» Prompt
List each line of the data that holds the string "from".

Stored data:
--- START ---

==> design.v <==
module iab #(parameter input_width = 64,
               parameter output_width = 8)
               (input logic clk,
                input logic rst_n,
                input logic readyA,
                input logic gntIAB,
                input logic acceptedI,
                input logic [input_width-1:0] dataA,
                output logic [output_width-1:0] dataOut,
                output logic acceptedA,
                output logic reqIAB);
  logic [2:0] byte_idx;    
  logic       bus_oe;      
  logic       readyI;      
  logic       shared_oe;
  iab_ctrl u_ctrl (
    .clk       (clk),
    .rst_n     (rst_n),
    .readyA    (readyA),
    .acceptedA (acceptedA),
    .reqIAB    (reqIAB),
    .gntIAB    (gntIAB),
    .readyI    (readyI),
    .acceptedI (acceptedI),
    .bus_oe    (bus_oe),
    .byte_idx  (byte_idx)
  );
  iab_datapath DUT (
    .clk       (clk),
    .rst_n     (rst_n),
    .dataA     (dataA),
    .load64    (acceptedA),    
    .sel_idx   (byte_idx),     
    .bus_oe    (bus_oe),       
    .shared_do (dataOut),      
    .shared_oe (shared_oe)     
  );
endmodule
module iab_ctrl (
  input  logic clk,
  input  logic rst_n,
  input  logic readyA,        
  output logic acceptedA,     
  output logic reqIAB,        
  input  logic gntIAB,        
  output logic readyI,        
  input  logic acceptedI,     
  output logic bus_oe,        
  output logic [2:0] byte_idx
);
  typedef enum logic [2:0] {
    S_IDLE,        
    S_ACCEPT_A,    
    S_REQ_BUS,     
    S_BURST,       
    S_DONE         
  } state_t;
  state_t st, nst;
  logic [2:0] cnt;
  logic       last;           
  assign last     = (cnt == 3'd7);
  assign byte_idx = cnt;
  always_ff @(posedge clk or negedge rst_n) begin
    if (!rst_n) begin
      st  <= S_IDLE;
      cnt <= 3'd0;
    end else begin
      st <= nst;
      if (st == S_BURST && acceptedI) begin
        if (!last) cnt <= cnt + 3'd1;
        else       cnt <= 3'd0;   
      end
      if (st == S_REQ_BUS && nst != S_BURST) begin
        cnt <= 3'd0;
      end
    end
  end
  always_comb begin
    nst = st;
    unique case (st)
      S_IDLE: begin
        if (readyA) nst = S_ACCEPT_A;
      end
      S_ACCEPT_A: begin
        nst = S_REQ_BUS;
      end
      S_REQ_BUS: begin
        if (gntIAB) nst = S_BURST;
      end
      S_BURST: begin
        if (acceptedI && last) nst = S_DONE;
        else if (!gntIAB)      nst = S_REQ_BUS;
      end
      S_DONE: begin
        nst = S_IDLE;
      end
      default: nst = S_IDLE;
    endcase
  end
  always_comb begin
    acceptedA = 1'b0;
    reqIAB    = 1'b0;
    readyI    = 1'b0;
    bus_oe    = 1'b0;
    unique case (st)
      S_IDLE: begin
      end
      S_ACCEPT_A: begin
        acceptedA = 1'b1;
      end
      S_REQ_BUS: begin
        reqIAB = 1'b1;
      end
      S_BURST: begin
        reqIAB = 1'b1;          
        bus_oe = gntIAB;        
        readyI = gntIAB;        
      end
      S_DONE: begin
      end
    endcase
  end
endmodule
module iab_datapath #(parameter bit LITTLE_ENDIAN = 1'b1
)(
  input  logic        clk,
  input  logic        rst_n,
  input  logic [63:0] dataA,
  input  logic        load64,      
  input  logic [2:0]  sel_idx,     
  input  logic        bus_oe,      
  output logic [7:0]  shared_do,   
  output logic        shared_oe 
);
  logic [63:0] buf64;
  always_ff @(posedge clk or negedge rst_n) begin
    if (!rst_n) begin
      buf64 <= 64'h0;
    end else if (load64) begin
      buf64 <= dataA;
    end
  end
  logic [7:0] byte_sel;
  always_comb begin
    if(bus_oe == 1'b0) begin
      byte_sel = 8'hzz;  
    end else
    if (LITTLE_ENDIAN) begin
      unique case (sel_idx)
        3'd0: byte_sel = buf64[ 7: 0];
        3'd1: byte_sel = buf64[15: 8];
        3'd2: byte_sel = buf64[23:16];
        3'd3: byte_sel = buf64[31:24];
        3'd4: byte_sel = buf64[39:32];
        3'd5: byte_sel = buf64[47:40];
        3'd6: byte_sel = buf64[55:48];
        default: byte_sel = buf64[63:56];
      endcase
    end else begin
      unique case (sel_idx)
        3'd0: byte_sel = buf64[63:56];
        3'd1: byte_sel = buf64[55:48];
        3'd2: byte_sel = buf64[47:40];
        3'd3: byte_sel = buf64[39:32];
        3'd4: byte_sel = buf64[31:24];
        3'd5: byte_sel = buf64[23:16];
        3'd6: byte_sel = buf64[15: 8];
        default: byte_sel = buf64[ 7: 0];
      endcase
    end
  end
  assign shared_do = byte_sel;
  assign shared_oe = (bus_oe==1'b1) ? 1'b1 : 1'b0;
endmodule
==> run.sh <==
#!/bin/bash
# OpenROAD 26Q1-2900-gdf79404cd8, Yosys 0.63+post, stock flow scripts
make -C /OpenROAD-flow-scripts/flow DESIGN_CONFIG=/design/flow/config.mk WORK_HOME=/design/flow/orfs finish
==> config.mk <==
export PLATFORM = sky130hd
export DESIGN_NAME = iab
export DESIGN_NICKNAME = iab
export VERILOG_FILES = /design/flow/design.v
export SDC_FILE = /design/flow/constraint.sdc
export NUM_CORES = 4
export LEC_CHECK = 1
export CORE_UTILIZATION = 40
==> constraint.sdc <==
current_design iab

set clk_period 10.3
set clk_io_pct 0.2

create_clock -name clk0 -period $clk_period [get_ports {clk}]

set non_clock_inputs [all_inputs -no_clocks]
set_input_delay [expr $clk_period * $clk_io_pct] -clock clk0 $non_clock_inputs
set_output_delay [expr $clk_period * $clk_io_pct] -clock clk0 [all_outputs]
==> flow_summary.ini <==
; synthesis and place-and-route metrics
[status]
outcome = finished, final reports clean

[die]
fp-utilization_pct = 42.1
io_pins = 79
rows = 32
fp.dieW_um = 92.9
die_y_um = 92.9
core_um2 = 7850
dieArea_um2 = 8640

[synthesis]
ys_types = 38
top_cells_by_area = dfrtp_1 54%, mux2_1 17%, mux2_2 5.1%, buf_6 2.4%, ha_1 2.3%
async_flop_share_pct = 100
synth_flops = 72
syn_inst = 252
ys_cells = 252
synth_top_area_share_pct = 53.7
ys_warn_count = 3
ys_seq_share_pct = 54.5
synth_area_um2 = 3310
yosysChipArea_um2 = 3310
yosysTopAreaCell = dfrtp_1
edf_count = 0
avgSynthCellArea_um2 = 13.1
synth-main-ff-cell = dfrtp_1

[critical_path]
endpoint_kind = primary output
crit_end = dataOut[0]
cp_data_arrival_time_ns = 2.91
slowest_stage = nor4_1
setup.reg_to_reg.worst_slack_ns = 8.06
path_max_fanout = 17
cp-startpoint = u_ctrl.cnt[0]
rr_worst_depth = 4
reg2reg_to = DUT.buf64[31]
required_ns = 8.24
worstSetupPathType = register to primary output
cp-start-kind = register
max_stage_delay_ns = 0.78
cp_cell_sequence = inv_1 -> ha_1 -> nor4_1 -> a21oi_1 -> a31oi_1 -> clkdlybuf4s50_1
r2r_start = u_ctrl.st[4]

[grt]
grt_first_pass_wirelength_um = 11300
grt_max_degree = 45
grt_pass1_vias = 2184
gr-total-overflow = 0
track_usage_pct = 18.1
antenna_found_initial = 0

[placement]
dp_hpwl_um = 5110
gp_congestion = 0.789
place_ws_ns = 5.74
port_buffers = 78

[detailed_routing]
wire_per_inst_um = 16.6
routed_wl_um = 7190
dr.first_iter.drc_count = 92
viasPerCell = 5.19
drt_pass1_iterations = 4
vias = 2254
remaining_drc_errors = 0
postRouteAntennaNets = 0
num_antenna_cells = 0

[power]
cell_internal_pwr_uw = 523
p_sw_share_pct = 18.9
p_clk_share_pct = 45.3
combPwrFrac_pct = 7.7
ir_drop_mv = 0.123
p_leak_uw = 0.00182
seq_power_share_pct = 47.0
p_per_area_nw_per_um2 = 147
switching_power_uw = 122

[sta]
fin_skew_ns = 0.00369
period_minus_slack_ns = 4.97
finalHoldViolations = 0
timing.final.ws_setup_ns = 5.33
finalSetupViolations = 0
fin_crit_sh_pct = 48.3
tightest_slew_ns = 0.798
slew_violations = 0
finalSetupTns_ns = 0
max_freq_ghz = 0.201
maxSlewHeadroom_pct = 46.3
rsz0062_at_grt = no

[clock_tree]
cts_setup_buffers = 0
clk_pin_slew_worst_paths_ns = 0.07
ctsHoldBuffers = 0
cts_sinks = 72
clk_latency_ns = 0.34
clockBufferDepth = 2
cts_max_level = 3
root_buffer = clkbuf_8
cts_buffers = 9
cts_tree = done
cts_resized = 0

[min_path]
hold_path_class = register to register

[finish]
syn_to_final_growth_pct = 32.5
fillCellCount = 688
layout-drive-gt1-share_pct = 12.0

[flow_run]
maxCapViolations = 0
tool_warnings = 29
## metal layers
layer / vias to the layer above / part of all wire, % / track usage, %
met5: - / 0 / 0
met4: 0 / 0.99 / 1.54
met3: 5 / 7.3 / 4.68
met2: 71 / 48 / 27.0
met1: 1098 / 44 / 28.9
li1: 1080 / - / -
## placed cells by master (no fill, tap or decap), types with 5 or more instances in the layout
cell type and n:
mux2_2 15, a21oi_1 13, a22o_1 7, a31oi_1 5, mux2_1 49, dfrtp_1 71
clkbuf_8 10, a22oi_1 7, clkdlybuf4s50_1 77, nand2_1 16, nor2_1 7, ha_1 6
## state kept, by name, indices dropped and copies added (netlist names)
name        count
DUT.buf64      64
u_ctrl.cnt      3
u_ctrl.st       5
## metrics by stage
step                      util [%]  power (µW)  std cells  hold slack (ns)  cell area [µm²]
after detailed placement      52.4         359        418            0.478             4110
after CTS                     55.8         653        434            0.493             4380
after global placement        52.4         359        418            0.471             4110
after floorplan                  -         318        252            0.445             3310
after global routing          55.8         670        434            0.511             4380
final                         55.8         645        434            0.491             4380
## final cells by class
cell class / instances / area [µm²] / area share (%)
Tap cell: 102 / 128 / 2.91
Clock buffer: 11 / 141 / 3.23
Inverter: 4 / 15.0 / 0.343
Timing Repair Buffer: 82 / 806 / 18.4
Sequential cell: 72 / 1800 / 41.1
Clock inverter: 5 / 128 / 2.91
Multi-Input combinational cell: 158 / 1360 / 31.1
## kinds of logic after synthesis
kind of cell             after synthesis  share of synthesized area, %
AND-OR/OR-AND                         51                          11.1
flip-flops                            72                          54.5
multiplexers                          65                          22.1
adder cells (fa/ha/maj)                6                          2.27
AND/OR/NAND/NOR                       36                          5.41
buffers and inverters                 22                          4.58
## worst max-delay path, delay by kind of cell, from the launching register on
kind / cells / cell delay [ns]
AND/OR/NAND/NOR: 1 / 0.78
adder cells (fa/ha/maj): 1 / 0.44
AND-OR/OR-AND: 2 / 0.36
buffers and inverters: 2 / 0.59
flip-flops: 1 / 0.41
## how the worst min path moves through the flow
stage,from,end,depth (start not counted)
final,DUT.buf64[9],DUT.buf64[9],1
after global routing,DUT.buf64[62],DUT.buf64[62],1
after CTS,DUT.buf64[9],DUT.buf64[9],1
## Yosys cell counts, drive strengths merged, types with 2 or more instances
cell type,n
nor4,2
a32oi,3
nand2,16
nor2,7
a21oi,13
o21ai,4
ha,6
o32a,2
a31oi,5
nand3,2
dfrtp,71
a221o,2
a221oi,4
nor2b,2
inv,4
buf,17
mux2,64
a22o,7
a22oi,7
## power groups by stage
stage | clock (µW) | sequential [µW] | combinational [µW]
CTS | 299 | 303 | 51.0
global route | 311 | 304 | 54.8
finish | 292 | 303 | 49.7
Power is estimated from default activity; no workload was simulated.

--- END ---

» Solution below
## worst max-delay path, delay by kind of cell, from the launching register on
stage,from,end,depth (start not counted)
Power is estimated from default activity; no workload was simulated.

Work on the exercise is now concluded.